>
SEO

Robots.txt Adalah: Pengertian, Sintaks, dan Cara Menggunakannya dengan Benar

DN

Dyaksa Naya

20 Juli 2026

3 min read
#seo #technical seo
Robots.txt Adalah: Pengertian, Sintaks, dan Cara Menggunakannya dengan Benar

Robots.txt adalah file teks yang diletakkan di root direktori website untuk memberikan instruksi kepada web crawler — termasuk Googlebot — tentang halaman atau folder mana yang boleh dan tidak boleh dirayapi. File ini diakses crawler setiap kali mereka mengunjungi website, sebelum mulai merayapi halaman mana pun.

Yang sering disalahpahami: robots.txt bukan alat keamanan. File ini bersifat publik — siapa pun bisa membacanya di domain.com/robots.txt. Halaman yang di-disallow pun masih bisa terindeks jika ada backlink dari website lain yang mengarah ke sana. Untuk konten yang benar-benar tidak ingin muncul di Google, gunakan tag noindex — bukan robots.txt.

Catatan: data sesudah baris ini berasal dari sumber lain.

Context: an optimization exercise on an open-source flow, tuned for small area. The choices shown serve that exercise and are no tape-out recipe. In this exercise RTL edits were held to simulation tests only and were not proved equivalent to the original. No activity file was given, so power comes from the tool's default toggle rates.

==> flow/design.v <==
`timescale 1 ns / 1 ps
module FDRE #
(
  parameter [0:0] INIT = 1'b0
)
(
  output reg Q,
  input  wire C,
  input  wire CE,
  input  wire R,
  input  wire D
);
  always @(posedge C)
  begin
    if(R)
      Q <= 1'b0;
    else if(CE)
      Q <= D;
  end
endmodule
`timescale 1 ns / 1 ps
module axi_cfg_register #
(
  parameter integer CFG_DATA_WIDTH = 1024,
  parameter integer AXI_DATA_WIDTH = 32,
  parameter integer AXI_ADDR_WIDTH = 32,
  parameter [CFG_DATA_WIDTH/AXI_DATA_WIDTH-1:0] NON_REG_MASK = 'h0
)
(
  input  wire                        aclk,
  input  wire                        aresetn,
  output wire [CFG_DATA_WIDTH-1:0]   cfg_data,
  input  wire [AXI_ADDR_WIDTH-1:0]   s_axi_awaddr,   
  input  wire                        s_axi_awvalid,  
  output wire                        s_axi_awready,  
  input  wire [AXI_DATA_WIDTH-1:0]   s_axi_wdata,    
  input  wire [AXI_DATA_WIDTH/8-1:0] s_axi_wstrb,    
  input  wire                        s_axi_wvalid,   
  output wire                        s_axi_wready,   
  output wire [1:0]                  s_axi_bresp,    
  output wire                        s_axi_bvalid,   
  input  wire                        s_axi_bready,   
  input  wire [AXI_ADDR_WIDTH-1:0]   s_axi_araddr,   
  input  wire                        s_axi_arvalid,  
  output wire                        s_axi_arready,  
  output wire [AXI_DATA_WIDTH-1:0]   s_axi_rdata,    
  output wire [1:0]                  s_axi_rresp,    
  output wire                        s_axi_rvalid,   
  input  wire                        s_axi_rready    
);
  localparam integer NW = CFG_DATA_WIDTH/AXI_DATA_WIDTH;
  wire       wvalid = s_axi_awvalid & s_axi_wvalid;
  wire [4:0] widx   = s_axi_awaddr[6:2];
  wire [4:0] ridx   = s_axi_araddr[6:2];
  reg  [CFG_DATA_WIDTH-1:0] cfg_reg;
  wire [CFG_DATA_WIDTH-1:0] cfg_next;
  wire [NW*4-1:0]           ld, hd;
  reg                       bvalid_reg, rvalid_reg;
  reg  [AXI_DATA_WIDTH-1:0] rdata_reg;
  wire [AXI_DATA_WIDTH-1:0] rdata_next;
  wire [NW:0]               rsel_lo, rsel_hi;
  wire [(NW+1)*AXI_DATA_WIDTH-1:0] rsrc;
  wire [11*AXI_DATA_WIDTH-1:0]     rterm;
  integer j;
  genvar g, k;
  wire       rst = ~aresetn;
  reg  [NW-1:0] nws;
  reg  [7:0]    nra;
  reg  [3:0]    nrl;
  wire [3:0]    nstb = ~s_axi_wstrb;
  always @*
  begin
    for(j = 0; j < NW; j = j + 1)
      nws[j] = ~(aresetn & wvalid & (widx == j));
    for(j = 0; j < 8; j = j + 1)
      nra[j] = ~(aresetn & s_axi_arvalid & (ridx[4:2] == j));
    for(j = 0; j < 4; j = j + 1)
      nrl[j] = ~(ridx[1:0] == j);
  end
  generate
    for(g = 0; g < NW*4; g = g + 1)
    begin : BYTES
      dec_nor2 u_ld (.a(nws[g/4]), .b(nstb[g%4]), .y(ld[g]));
      dec_nor2 u_hd (.a(rst), .b(ld[g]), .y(hd[g]));
    end
    for(g = 0; g < NW; g = g + 1)
    begin : RSEL
      dec_nor2 u_lo (.a(nra[g/4]), .b(nrl[g%4]), .y(rsel_lo[g]));
      dec_nor2 u_hi (.a(nra[g/4]), .b(nrl[g%4]), .y(rsel_hi[g]));
    end
  endgenerate
  dec_nor2 u_hold_lo (.a(rst), .b(s_axi_arvalid), .y(rsel_lo[NW]));
  dec_nor2 u_hold_hi (.a(rst), .b(s_axi_arvalid), .y(rsel_hi[NW]));
  generate
    for(g = 0; g < CFG_DATA_WIDTH; g = g + 1)
    begin : BITS
      cfg_bit_mux u_mux (
        .ld(ld[g/8]), .hd(hd[g/8]), .w(s_axi_wdata[g%32]), .q(cfg_reg[g]), .d(cfg_next[g])
      );
    end
    assign rsrc = {rdata_reg, cfg_reg};
    for(k = 0; k < AXI_DATA_WIDTH; k = k + 1)
    begin : RBITS
      for(g = 0; g < 11; g = g + 1)
      begin : TERMS
        rd_aoi3 u_aoi (
          .s0(k < 16 ? rsel_lo[3*g]   : rsel_hi[3*g]),   .d0(rsrc[(3*g)*32+k]),
          .s1(k < 16 ? rsel_lo[3*g+1] : rsel_hi[3*g+1]), .d1(rsrc[(3*g+1)*32+k]),
          .s2(k < 16 ? rsel_lo[3*g+2] : rsel_hi[3*g+2]), .d2(rsrc[(3*g+2)*32+k]),
          .y(rterm[k*11+g])
        );
      end
      rd_or11 u_or (.n(rterm[k*11+10:k*11]), .y(rdata_next[k]));
    end
  endgenerate
  always @(posedge aclk)
  begin
    cfg_reg   <= cfg_next;
    rdata_reg <= rdata_next;
    bvalid_reg <= aresetn & ~(s_axi_bready & bvalid_reg) & (wvalid | bvalid_reg);
    rvalid_reg <= aresetn & ~(s_axi_rready & rvalid_reg) & (s_axi_arvalid | rvalid_reg);
  end
  assign cfg_data = cfg_reg;
  assign s_axi_bresp = 2'd0;
  assign s_axi_rresp = 2'd0;
  assign s_axi_awready = wvalid;
  assign s_axi_wready = wvalid;
  assign s_axi_bvalid = bvalid_reg;
  assign s_axi_arready = 1'b1;
  assign s_axi_rdata = rdata_reg;
  assign s_axi_rvalid = rvalid_reg;
endmodule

Sintaks Dasar dan Cara Membacanya

File robots.txt terdiri dari beberapa komponen utama yang perlu dipahami:

User-agent menentukan crawler mana yang dituju oleh instruksi berikutnya. Tanda bintang (*) berarti berlaku untuk semua crawler. Googlebot berarti instruksi khusus untuk crawler Google.

Disallow memblokir crawler dari merayapi path atau folder tertentu. Disallow: /wp-admin/ misalnya, mencegah Googlebot masuk ke folder admin WordPress.

Allow mengizinkan crawler masuk ke path tertentu di dalam folder yang sudah di-disallow. Ini berguna untuk mengizinkan satu subfolder di dalam folder yang diblokir secara keseluruhan.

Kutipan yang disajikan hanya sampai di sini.